Willy Ta Bi

Personal information
- Full name: Willy Braciano Ta Bi
- Date of birth: 5 December 1999
- Place of birth: Divo, Ivory Coast
- Date of death: 23 February 2021 (aged 21)
- Height: 1.79 m (5 ft 10 in)
- Position: Defensive midfielder

Senior career*
- Years: Team / Apps / (Gls)
- 2015–2017: Moossou
- 2017–2019: ASEC Mimosas
- 2019–2021: Atalanta / 0 / (0)

International career
- Ivory Coast U17
- Ivory Coast U20
- 2017: Ivory Coast / 1 / (0)

= Willy Ta Bi =

Ivorian footballer (1999–2021)

Willy Braciano Ta Bi (5 December 1999 – 23 February 2021) was an Ivorian professional footballer who played as a defensive midfielder. He made one senior appearance for the Ivory Coast national team in 2017.

==Club career==
Born in Divo, Ta Bi played club football for Moossou, ASEC Mimosas and Atalanta.
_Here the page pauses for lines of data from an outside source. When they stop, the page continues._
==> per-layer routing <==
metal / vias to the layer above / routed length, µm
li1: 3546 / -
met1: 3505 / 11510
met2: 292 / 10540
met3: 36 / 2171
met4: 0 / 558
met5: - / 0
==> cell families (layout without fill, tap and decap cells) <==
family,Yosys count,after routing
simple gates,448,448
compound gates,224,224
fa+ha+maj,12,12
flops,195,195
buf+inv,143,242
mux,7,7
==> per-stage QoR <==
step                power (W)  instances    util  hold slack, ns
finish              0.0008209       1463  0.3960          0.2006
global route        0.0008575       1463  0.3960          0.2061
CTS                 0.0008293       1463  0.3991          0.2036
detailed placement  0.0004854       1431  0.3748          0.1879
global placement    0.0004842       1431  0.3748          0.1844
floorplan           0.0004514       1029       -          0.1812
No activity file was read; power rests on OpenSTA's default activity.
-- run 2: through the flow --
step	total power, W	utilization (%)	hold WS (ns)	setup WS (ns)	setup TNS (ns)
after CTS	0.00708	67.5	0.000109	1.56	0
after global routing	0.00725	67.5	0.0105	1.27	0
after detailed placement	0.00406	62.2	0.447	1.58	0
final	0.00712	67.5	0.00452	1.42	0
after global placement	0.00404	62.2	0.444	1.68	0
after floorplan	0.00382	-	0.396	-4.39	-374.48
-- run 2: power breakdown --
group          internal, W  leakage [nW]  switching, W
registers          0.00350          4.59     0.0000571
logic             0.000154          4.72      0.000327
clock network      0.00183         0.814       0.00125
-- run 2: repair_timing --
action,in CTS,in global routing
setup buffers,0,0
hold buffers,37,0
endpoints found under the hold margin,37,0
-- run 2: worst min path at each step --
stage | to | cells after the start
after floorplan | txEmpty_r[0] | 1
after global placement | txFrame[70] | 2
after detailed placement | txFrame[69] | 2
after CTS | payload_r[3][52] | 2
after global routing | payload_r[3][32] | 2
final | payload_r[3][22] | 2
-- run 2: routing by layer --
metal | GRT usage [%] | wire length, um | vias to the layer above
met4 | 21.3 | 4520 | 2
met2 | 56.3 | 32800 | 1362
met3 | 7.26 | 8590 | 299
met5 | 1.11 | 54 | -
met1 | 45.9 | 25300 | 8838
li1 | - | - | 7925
[src/pmp_pkg.sv]
`default_nettype none
package pmp_pkg;

    // Register byte offsets on the Avalon-MM slave.
    localparam logic [3:0] PMP_OFS_STATUS = 4'h0;
    localparam logic [3:0] PMP_OFS_IRQ = 4'h4;
    localparam logic [3:0] PMP_OFS_MASK = 4'h8;
    localparam logic [3:0] PMP_OFS_CTRL = 4'hC;

    // Number of debounced carrier inputs and their bit positions.
    localparam int PMP_NIN = 9;
    localparam int PMP_B_SUPPLY_FAULT = 0;
    localparam int PMP_B_RESET_REQ = 1;
    localparam int PMP_B_POWER_BUTTON = 2;
    localparam int PMP_B_SLEEP_REQ = 3;
    localparam int PMP_B_LID_CLOSED = 4;
    localparam int PMP_B_CELL_DEPLETED = 5;
    localparam int PMP_B_CHARGING = 6;
    localparam int PMP_B_CHARGER_DC = 7;
    localparam int PMP_B_TEST_MODE = 8;
    localparam int PMP_B_BUS_ALERT = 9;
    localparam int PMP_NEV = 10;

    // Control register fields.
    localparam int PMP_C_RUN = 0;
    localparam int PMP_C_WDT_EXPIRED = 1;
    localparam int PMP_C_BOARD_RESET = 2;
    localparam int PMP_C_DEB_LSB = 8;
    localparam int PMP_DEB_W = 16;

    // Reset values.
    localparam logic [PMP_DEB_W-1:0] PMP_DEB_RESET = 16'h0010;
    localparam logic [PMP_NEV-1:0] PMP_MASK_RESET = 10'h000;

    // Sequencer timing: supplies settle before the board is released.
    localparam int PMP_SETTLE_NS = 1000;
    localparam int PMP_CLK_NS = 8;
    localparam int PMP_SETTLE_CYC = (PMP_SETTLE_NS + PMP_CLK_NS - 1)
        / PMP_CLK_NS;
    localparam logic [7:0] PMP_SETTLE_LAST = 8'(PMP_SETTLE_CYC - 1);

    typedef enum logic [3:0] {
        PMP_ST_OFF = 4'h1,
        PMP_ST_SETTLE = 4'h2,
        PMP_ST_RUN = 4'h4,
        PMP_ST_STANDBY = 4'h8
    } pmp_state_e;

    // Active-high conditions seen by the sequencer after filtering.
    typedef struct packed {
        logic bus_alert;
        logic test_mode;
        logic charger_dc;
        logic charging;
        logic cell_depleted;
        logic lid_closed;
        logic sleep_req;
        logic power_button;
        logic reset_req;
        logic supply_fault;
    } pmp_cond_s;

    // Avalon-MM slave request.
    typedef struct packed {
        logic [3:0] address;
        logic read;
        logic write;
        logic [31:0] writedata;
    } pmp_avl_req_s;

endpackage
`default_nettype wire

[src/pmp_debounce.sv]
`default_nettype none
module pmp_debounce
    import pmp_pkg::*;
(
    input wire logic mclk_in,
    input wire logic resetn_in,
    input wire logic pin_n_in,
    input wire logic [PMP_DEB_W-1:0] limit_in,
    output logic active_out
);

    logic sync1_q;
    logic sync2_q;
    logic [PMP_DEB_W-1:0] cnt_q;
    logic [PMP_DEB_W-1:0] cnt_d;
    logic active_q;
    logic differs;
    logic settled;

    // Pins idle high by pull-up, so the synchroniser resets to high.
    assign differs = (~sync2_q) != active_q;
    assign settled = differs && (cnt_q >= limit_in);
    assign cnt_d = differs ? cnt_q + 16'h0001 : 16'h0000;
    assign active_out = active_q;

    always_ff @(posedge mclk_in or negedge resetn_in) begin
        if (!resetn_in) begin
            sync1_q <= 1'b1;
            sync2_q <= 1'b1;
            cnt_q <= 16'h0000;
            active_q <= 1'b0;
        end else begin
            sync1_q <= pin_n_in;
            sync2_q <= sync1_q;
            cnt_q <= settled ? 16'h0000 : cnt_d;
            if (settled) begin
                active_q <= ~sync2_q;
            end
        end
    end

endmodule
`default_nettype wire

[src/pmp_power_pins.sv]
`default_nettype none
//////////////////////////////////////////////////////////////////////////////
// Functional notes
// Supplies stay off while the carrier signals a supply fault.
// Carrier powers its circuits only after board power-on is asserted.
// Board standby goes low whenever the suspend-to-RAM indication is low; here only once the sequencer has reached the run state.
// A low external reset request resets the module logic; here it only drives the sequencer off, and the registers keep their values.
// Power button is active low, level sensitive and debounced.
// Sleep request is active low, level sensitive and debounced.
// A debounced low lid input means the lid is closed.
// A low cell-depleted input reports a battery-low condition.
// Carrier holds charging low while charging, floats it when done.
// A low charger input reports that charger DC input is present.
// A low test input selects test mode; high means normal operation.
// A low bus alert input is an interrupt request.
// An active-low reset output holds carrier circuits in reset.
// Watchdog output is driven only during runtime, else released.
// Power-management bus data and clock are open drain.
// Inputs are synchronised, then passed after a stable count; bus alert and suspend are only synchronised.
// Reset output stays asserted whenever the module is in reset.
module pmp_power_pins
    import pmp_pkg::*;
(
    input wire logic mclk_in,
    input wire logic resetn_in,
    input wire logic input_supply_fault_n_in,
    input wire logic reset_request_n_in,
    input wire logic power_button_n_in,
    input wire logic sleep_request_n_in,
    input wire logic lid_closed_n_in,
    input wire logic cell_depleted_n_in,
    input wire logic charging_n_in,
    input wire logic charger_dc_present_n_in,
    input wire logic test_mode_n_in,
    input wire logic pm_bus_alert_n_in,
    input wire logic suspend_ram_state_n_in,
    input wire logic pm_bus_sda_in,
    input wire logic pm_bus_scl_in,
    input wire logic pm_bus_sda_drive_low_in,
    input wire logic pm_bus_scl_drive_low_in,
    input wire logic [3:0] avs_address_in,
    input wire logic avs_read_in,
    input wire logic avs_write_in,
    input wire logic [31:0] avs_writedata_in,
    output logic [31:0] avs_readdata_out,
    output logic avs_waitrequest_out,
    output logic supplies_enable_out,
    output logic board_power_on_out,
    output logic board_standby_n_out,
    output logic board_reset_n_out,
    output logic watchdog_expired_n_out,
    output logic watchdog_expired_n_oe_out,
    output logic pm_bus_sda_out,
    output logic pm_bus_sda_oe_out,
    output logic pm_bus_scl_out,
    output logic pm_bus_scl_oe_out,
    output logic test_mode_out,
    output logic irq_out
);

    //////////////////////////////////////////////////////////////////////////
    // Input filtering.

    pmp_avl_req_s req;
    pmp_cond_s cond;
    logic [PMP_NIN-1:0] pins_n;
    logic [PMP_NIN-1:0] filt;
    logic alert_s1_q;
    logic alert_s2_q;
    logic [PMP_DEB_W-1:0] deb_limit_q;

    assign req = '{address: avs_address_in, read: avs_read_in,
                   write: avs_write_in, writedata: avs_writedata_in};

    assign pins_n = {test_mode_n_in, charger_dc_present_n_in, charging_n_in,
                     cell_depleted_n_in, lid_closed_n_in, sleep_request_n_in,
                     power_button_n_in, reset_request_n_in,
                     input_supply_fault_n_in};

    // The same filter serves every carrier level input except the bus alert and the suspend indication.
    genvar gi;
    generate
        for (gi = 0; gi < PMP_NIN; gi++) begin : g_deb
            pmp_debounce u_deb (
                .mclk_in(mclk_in),
                .resetn_in(resetn_in),
                .pin_n_in(pins_n[gi]),
                .limit_in(deb_limit_q),
                .active_out(filt[gi])
            );
        end
    endgenerate

    // The alert is an interrupt level and is only synchronised.
    always_ff @(posedge mclk_in or negedge resetn_in) begin
        if (!resetn_in) begin
            alert_s1_q <= 1'b1;
            alert_s2_q <= 1'b1;
        end else begin
            alert_s1_q <= pm_bus_alert_n_in;
            alert_s2_q <= alert_s1_q;
        end
    end

    assign cond = {~alert_s2_q, filt};

    //////////////////////////////////////////////////////////////////////////
    // Power sequencer.
    // Supplies come up first; the carrier is released after settling.

    pmp_state_e state_q;
    pmp_state_e state_d;
    logic [7:0] settle_q;
    logic [7:0] settle_d;
    logic supply_ok;
    logic susp_s1_q;
    logic susp_s2_q;
    logic run_q;
    logic wdt_exp_q;
    logic sw_reset_q;

    assign supply_ok = !cond.supply_fault && !cond.reset_req;

    always_comb begin
        state_d = state_q;
        unique case (state_q)
            PMP_ST_OFF: begin
                if (supply_ok) begin
                    state_d = PMP_ST_SETTLE;
                end
            end
            PMP_ST_SETTLE: begin
                if (!supply_ok) begin
                    state_d = PMP_ST_OFF;
                end else if (settle_q == PMP_SETTLE_LAST) begin
                    state_d = PMP_ST_RUN;
                end
            end
            PMP_ST_RUN: begin
                if (!supply_ok) begin
                    state_d = PMP_ST_OFF;
                end else if (!susp_s2_q) begin
                    state_d = PMP_ST_STANDBY;
                end
            end
            PMP_ST_STANDBY: begin
                if (!supply_ok) begin
                    state_d = PMP_ST_OFF;
                end else if (susp_s2_q) begin
                    state_d = PMP_ST_RUN;
                end
            end
            default: state_d = PMP_ST_OFF;
        endcase
    end

    assign settle_d = (state_q == PMP_ST_SETTLE) ? settle_q + 8'h01 : 8'h00;

    always_ff @(posedge mclk_in or negedge resetn_in) begin
        if (!resetn_in) begin
            state_q <= PMP_ST_OFF;
            settle_q <= 8'h00;
            susp_s1_q <= 1'b1;
            susp_s2_q <= 1'b1;
        end else begin
            state_q <= state_d;
            settle_q <= settle_d;
            susp_s1_q <= suspend_ram_state_n_in;
            susp_s2_q <= susp_s1_q;
        end
    end

    //////////////////////////////////////////////////////////////////////////
    // Registered pin outputs.
    // The bus lines are open drain: the module only ever pulls them low.
    // Their level inputs are not used by this block.

    logic in_reset;
    logic running;

    assign in_reset = (state_d == PMP_ST_OFF) || (state_d == PMP_ST_SETTLE);
    assign running = (state_d == PMP_ST_RUN) && run_q;

    always_ff @(posedge mclk_in or negedge resetn_in) begin
        if (!resetn_in) begin
            supplies_enable_out <= 1'b0;
            board_power_on_out <= 1'b0;
            board_standby_n_out <= 1'b1;
            board_reset_n_out <= 1'b0;
            watchdog_expired_n_out <= 1'b1;
            watchdog_expired_n_oe_out <= 1'b0;
            pm_bus_sda_out <= 1'b0;
            pm_bus_sda_oe_out <= 1'b0;
            pm_bus_scl_out <= 1'b0;
            pm_bus_scl_oe_out <= 1'b0;
            test_mode_out <= 1'b0;
        end else begin
            supplies_enable_out <= (state_d != PMP_ST_OFF);
            board_power_on_out <= !in_reset;
            board_standby_n_out <= !(state_d == PMP_ST_STANDBY);
            board_reset_n_out <= !in_reset && !sw_reset_q;
            watchdog_expired_n_out <= !wdt_exp_q;
            watchdog_expired_n_oe_out <= running;
            pm_bus_sda_out <= 1'b0;
            pm_bus_sda_oe_out <= pm_bus_sda_drive_low_in;
            pm_bus_scl_out <= 1'b0;
            pm_bus_scl_oe_out <= pm_bus_scl_drive_low_in;
            test_mode_out <= cond.test_mode;
        end
    end

    //////////////////////////////////////////////////////////////////////////
    // Events, interrupt and Avalon-MM registers.

    logic [PMP_NEV-1:0] level;
    logic [PMP_NEV-1:0] level_q;
    logic [PMP_NEV-1:0] rise;
    logic [PMP_NEV-1:0] irq_q;
    logic [PMP_NEV-1:0] mask_q;
    logic [31:0] rdata_d;
    logic hit_status;
    logic hit_irq;
    logic hit_mask;
    logic hit_ctrl;
    logic rd_irq;
    logic [31:0] ctrl_rd;
    logic bus_idle_q;
    logic [PMP_NEV-1:0] irq_clr;
    logic [PMP_NEV-1:0] irq_d;

    // Lid, cell, charger and charging levels are reported as status.
    assign level = cond;
    assign rise = level & ~level_q;

    assign hit_status = req.address == PMP_OFS_STATUS;
    assign hit_irq = req.address == PMP_OFS_IRQ;
    assign hit_mask = req.address == PMP_OFS_MASK;
    assign hit_ctrl = req.address == PMP_OFS_CTRL;
    assign rd_irq = req.read && hit_irq && !bus_idle_q;

    assign ctrl_rd = {8'h00, deb_limit_q, 5'h00, sw_reset_q, wdt_exp_q,
                      run_q};
    assign rdata_d = hit_status ? {22'h0, level} :
                     hit_irq ? {22'h0, irq_q} :
                     hit_mask ? {22'h0, mask_q} :
                     hit_ctrl ? ctrl_rd : 32'h0000_0000;

    // A read clears only the bits that it returned, so an event that lands
    // between the data capture and the clear is kept for the next read.
    // A new event also wins over a clearing read in the same cycle.
    assign irq_clr = rd_irq ? avs_readdata_out[PMP_NEV-1:0] : '0;
    assign irq_d = (irq_q & ~irq_clr) | rise;

    always_ff @(posedge mclk_in or negedge resetn_in) begin
        if (!resetn_in) begin
            level_q <= '0;
            irq_q <= '0;
            irq_out <= 1'b0;
        end else begin
            level_q <= level;
            irq_q <= irq_d;
            irq_out <= |(irq_d & mask_q);
        end
    end

    // Every access is answered one cycle after it is presented.
    always_ff @(posedge mclk_in or negedge resetn_in) begin
        if (!resetn_in) begin
            bus_idle_q <= 1'b1;
            avs_waitrequest_out <= 1'b1;
            avs_readdata_out <= 32'h0000_0000;
        end else begin
            bus_idle_q <= !(req.read || req.write) || !bus_idle_q;
            avs_waitrequest_out <= !((req.read || req.write) && bus_idle_q);
            if (req.read && bus_idle_q) begin
                avs_readdata_out <= rdata_d;
            end
        end
    end

    always_ff @(posedge mclk_in or negedge resetn_in) begin
        if (!resetn_in) begin
            mask_q <= PMP_MASK_RESET;
            deb_limit_q <= PMP_DEB_RESET;
            run_q <= 1'b0;
            wdt_exp_q <= 1'b0;
            sw_reset_q <= 1'b0;
        end else if (req.write && !bus_idle_q) begin
            if (hit_mask) begin
                mask_q <= req.writedata[PMP_NEV-1:0];
            end
            if (hit_ctrl) begin
                run_q <= req.writedata[PMP_C_RUN];
                wdt_exp_q <= req.writedata[PMP_C_WDT_EXPIRED];
                sw_reset_q <= req.writedata[PMP_C_BOARD_RESET];
                deb_limit_q <= req.writedata[PMP_C_DEB_LSB +: PMP_DEB_W];
            end
        end
    end

endmodule
`default_nettype wire
[src/odc_top.sv]
// Orientation detector configuration registers, angle decode, time-step divider and status.
`timescale 1ns/10ps
`include "odc_defs.svh"
module odc_top
  import odc_pkg::*;
#(
  parameter int unsigned STEP_800_CYC = `ODC_US_TO_CYC(`ODC_STEP_800_US),
  parameter int unsigned STEP_400_CYC = `ODC_US_TO_CYC(`ODC_STEP_400_US),
  parameter int unsigned STEP_200_CYC = `ODC_US_TO_CYC(`ODC_STEP_200_US),
  parameter int unsigned STEP_100_CYC = `ODC_US_TO_CYC(`ODC_STEP_100_US),
  parameter int unsigned STEP_50_CYC = `ODC_US_TO_CYC(`ODC_STEP_50_US),
  parameter int unsigned STEP_LOW_CYC = `ODC_US_TO_CYC(`ODC_STEP_LOW_US),
  parameter int unsigned STEP_SLOW_CYC = `ODC_US_TO_CYC(`ODC_STEP_SLOW_US)
) (
  // Clock and reset
  input wire logic I_CLK_SYS,
  input wire logic I_ARST_N,
  // Register port
  input wire logic [7:0] I_REG_ADDR,
  input wire logic I_REG_WR,
  input wire logic [7:0] I_REG_WDATA,
  input wire logic I_REG_RD,
  output logic [7:0] O_REG_RDATA,
  // System mode
  input wire logic I_ACTIVE,
  input wire logic I_SLEEP,
  input wire logic [2:0] I_OUTPUT_SAMPLE_RATE,
  input wire logic [1:0] I_OVERSAMPLING_MODE,
  // Measured angles, degrees
  input wire logic [8:0] I_Z_ANGLE,
  input wire logic [6:0] I_Z_TILT,
  input wire logic [6:0] I_PL_ANGLE,
  input wire logic I_Y_NEG,
  input wire logic I_X_NEG,
  input wire logic I_OVER_RANGE,
  // Orientation outputs
  output logic [7:0] O_ORIENT_STATUS,
  output logic O_ORIENT_CHANGE_FLAG
);

  localparam logic [7:0] THR_DEG [0:31] = '{8'h00, 8'h02, 8'h04, 8'h06, 8'h08, 8'h0A, 8'h0D, 8'h0F,
    8'h11, 8'h14, 8'h18, 8'h1B, 8'h1E, 8'h23, 8'h25, 8'h28, 8'h2D, 8'h30, 8'h34, 8'h37, 8'h3C,
    8'h3F, 8'h43, 8'h46, 8'h48, 8'h4B, 8'h4D, 8'h4F, 8'h51, 8'h54, 8'h57, 8'h5A};
  localparam logic [7:0] HYS_DEG [0:7] = '{8'h00, 8'h04, 8'h07, 8'h0B, 8'h0E, 8'h11, 8'h15, 8'h18};
  localparam logic [7:0] ZLK_DEG [0:7] = '{8'h0E, 8'h12, 8'h15, 8'h19, 8'h1D, 8'h21, 8'h25, 8'h2A};
  localparam logic [8:0] BACK_LO_BASE = 9'h050;
  localparam logic [8:0] BACK_HI_BASE = 9'h118;
  localparam logic [8:0] FRONT_LO_BASE = 9'h064;
  localparam logic [8:0] FRONT_HI_BASE = 9'h104;
  localparam logic [8:0] BACK_FRONT_TRIP_SEL_STEP = 9'h005;

  logic [7:0] cfg_ff;
  logic [7:0] dbnc_ff;
  logic [7:0] bfz_ff;
  logic [7:0] ths_ff;
  logic [7:0] rdata_ff;
  logic flag_ff;
  logic sleep_ff;
  logic [27:0] div_ff;
  logic tick_ff;
  logic [27:0] step_cyc;
  logic [8:0] bk_off;
  logic [7:0] trip_deg;
  logic [7:0] hys_deg;
  logic portrait;
  odc_orient_t cand;
  logic stat_rd;

  odc_dbnc_if dif ();

  odc_dbnc u_dbnc (
    .i_clk(I_CLK_SYS),
    .i_arst_n(I_ARST_N),
    .dif(dif)
  );

  // Time step in clock cycles for a rate code and oversampling mode.
  function automatic logic [27:0] step_for(input logic [2:0] rate, input logic [1:0] mode);
    logic [27:0] cyc;
    cyc = 28'(STEP_50_CYC);
    case (rate)
      3'h0: cyc = 28'(STEP_800_CYC);
      3'h1: cyc = 28'(STEP_400_CYC);
      default: begin
        if (mode == ODC_OS_HIRES) begin
          cyc = 28'(STEP_400_CYC);
        end else if (rate == 3'h2) begin
          cyc = 28'(STEP_200_CYC);
        end else if (rate == 3'h3) begin
          cyc = 28'(STEP_100_CYC);
        end else if (rate == 3'h4 || mode == ODC_OS_NORMAL) begin
          cyc = 28'(STEP_50_CYC);
        end else if (rate == 3'h5 || mode == ODC_OS_LOW_NOISE_LOW_POWER_OVERSAMPLING) begin
          cyc = 28'(STEP_LOW_CYC);
        end else begin
          cyc = 28'(STEP_SLOW_CYC);
        end
      end
    endcase
    return cyc;
  endfunction : step_for

  assign stat_rd = I_REG_RD && I_REG_ADDR == `ODC_ADDR_STATUS;
  assign step_cyc = step_for(I_OUTPUT_SAMPLE_RATE, I_OVERSAMPLING_MODE);

  // Register writes; all bits are stored, don't-care bits feed no logic.
  always_ff @(posedge I_CLK_SYS or negedge I_ARST_N) begin
    if (!I_ARST_N) begin
      cfg_ff <= `ODC_RST_CFG;
      dbnc_ff <= `ODC_RST_DBNC;
      bfz_ff <= `ODC_RST_BFZ;
      ths_ff <= `ODC_RST_THS;
    end else if (I_REG_WR) begin
      case (I_REG_ADDR)
        `ODC_ADDR_CFG: cfg_ff <= I_REG_WDATA;
        `ODC_ADDR_DBNC: dbnc_ff <= I_REG_WDATA;
        `ODC_ADDR_BFZ: bfz_ff <= I_REG_WDATA;
        `ODC_ADDR_THS: ths_ff <= I_REG_WDATA;
        default: begin
        end
      endcase
    end
  end

  always_ff @(posedge I_CLK_SYS or negedge I_ARST_N) begin
    if (!I_ARST_N) begin
      rdata_ff <= 8'h00;
    end else if (I_REG_RD) begin
      case (I_REG_ADDR)
        `ODC_ADDR_STATUS: rdata_ff <= O_ORIENT_STATUS;
        `ODC_ADDR_CFG: rdata_ff <= cfg_ff;
        `ODC_ADDR_DBNC: rdata_ff <= dbnc_ff;
        `ODC_ADDR_BFZ: rdata_ff <= bfz_ff;
        `ODC_ADDR_THS: rdata_ff <= ths_ff;
        default: rdata_ff <= 8'h00;
      endcase
    end
  end

  // Step divider wraps with a tick as soon as its count reaches one less than the period picked by the rate and mode.
  always_ff @(posedge I_CLK_SYS or negedge I_ARST_N) begin
    if (!I_ARST_N) begin
      div_ff <= 28'h0000000;
      tick_ff <= 1'b0;
    end else if (div_ff + 28'h0000001 >= step_cyc) begin
      div_ff <= 28'h0000000;
      tick_ff <= 1'b1;
    end else begin
      div_ff <= div_ff + 28'h0000001;
      tick_ff <= 1'b0;
    end
  end

  always_ff @(posedge I_CLK_SYS or negedge I_ARST_N) begin
    if (!I_ARST_N) begin
      sleep_ff <= 1'b0;
    end else begin
      sleep_ff <= I_SLEEP;
    end
  end

  // Angle decode of the candidate orientation.
  always_comb begin
    bk_off = 9'(bfz_ff[`ODC_BFZ_BACK_FRONT_TRIP_SEL_HI:`ODC_BFZ_BACK_FRONT_TRIP_SEL_LO]) * BACK_FRONT_TRIP_SEL_STEP;
    trip_deg = THR_DEG[ths_ff[`ODC_THS_THR_HI:`ODC_THS_THR_LO]];
    hys_deg = HYS_DEG[ths_ff[`ODC_THS_HYS_HI:`ODC_THS_HYS_LO]];
    portrait = (dif.state.lapo[1] == 1'b0);
    if (portrait) begin
      portrait = {1'b0, I_PL_ANGLE} + hys_deg >= trip_deg;
    end else begin
      portrait = {1'b0, I_PL_ANGLE} > trip_deg + hys_deg;
    end
    cand.lapo = portrait ? {1'b0, I_Y_NEG} : {1'b1, I_X_NEG};
    cand.lockout = {1'b0, I_Z_TILT} < ZLK_DEG[bfz_ff[`ODC_BFZ_Z_LOCKOUT_ANGLE_SEL_HI:`ODC_BFZ_Z_LOCKOUT_ANGLE_SEL_LO]];
    if (I_Z_ANGLE < BACK_LO_BASE - bk_off || I_Z_ANGLE > BACK_HI_BASE + bk_off) begin
      cand.back = 1'b1;
    end else if (I_Z_ANGLE > FRONT_LO_BASE + bk_off && I_Z_ANGLE < FRONT_HI_BASE - bk_off) begin
      cand.back = 1'b0;
    end else begin
      cand.back = dif.state.back;
    end
  end

  assign dif.tick = tick_ff;
  assign dif.restart = sleep_ff != I_SLEEP;
  assign dif.enable = cfg_ff[`ODC_CFG_EN_BIT] && I_ACTIVE;
  assign dif.hold = I_OVER_RANGE;
  assign dif.dec_mode = cfg_ff[`ODC_CFG_DBMODE_BIT];
  assign dif.limit = dbnc_ff;
  assign dif.cand = cand;

  // A new change in the read cycle wins over the clear.
  always_ff @(posedge I_CLK_SYS or negedge I_ARST_N) begin
    if (!I_ARST_N) begin
      flag_ff <= 1'b0;
    end else if (dif.changed) begin
      flag_ff <= 1'b1;
    end else if (stat_rd) begin
      flag_ff <= 1'b0;
    end
  end

  assign O_REG_RDATA = rdata_ff;
  assign O_ORIENT_CHANGE_FLAG = flag_ff;
  assign O_ORIENT_STATUS = {flag_ff, dif.state.lockout, 3'b000, dif.state.lapo, dif.state.back};

  a_flag_set_wins: assert property (@(posedge I_CLK_SYS) disable iff (!I_ARST_N)
    dif.changed |=> flag_ff)
    else $error("change flag not set after orientation change");
  a_flag_read_clr: assert property (@(posedge I_CLK_SYS) disable iff (!I_ARST_N)
    (stat_rd && !dif.changed) |=> !flag_ff)
    else $error("status read did not clear change flag");
  a_disabled_quiet: assert property (@(posedge I_CLK_SYS) disable iff (!I_ARST_N)
    !cfg_ff[`ODC_CFG_EN_BIT] [*2] |-> !dif.changed)
    else $error("orientation change reported while disabled");
  a_tick_spacing: assert property (@(posedge I_CLK_SYS) disable iff (!I_ARST_N)
    (step_cyc == 28'(STEP_800_CYC) && $stable(step_cyc) && div_ff == 28'(STEP_800_CYC) - 28'h0000001) |=>
    (tick_ff && div_ff == 28'h0000000))
    else $error("step tick missing at 800 Hz period");
  a_hires_step: assert property (@(posedge I_CLK_SYS) disable iff (!I_ARST_N)
    (I_OVERSAMPLING_MODE == ODC_OS_HIRES && I_OUTPUT_SAMPLE_RATE != 3'h0) |-> step_cyc == 28'(STEP_400_CYC))
    else $error("high resolution step not held at 2.5 ms");
  a_status_layout: assert property (@(posedge I_CLK_SYS) disable iff (!I_ARST_N)
    $rose(stat_rd) |=> O_REG_RDATA[7] == $past(flag_ff))
    else $error("status read data does not carry change flag");

endmodule : odc_top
== International career ==
Ta Bi made one appearance for the Ivory Coast senior team in 2017, and also represented them at under-17 and under-20 levels. He captained the national youth team and appeared at the 2017 Francophone Games.

== Death ==
Ta Bi died on 23 February 2021, aged 21, from liver cancer.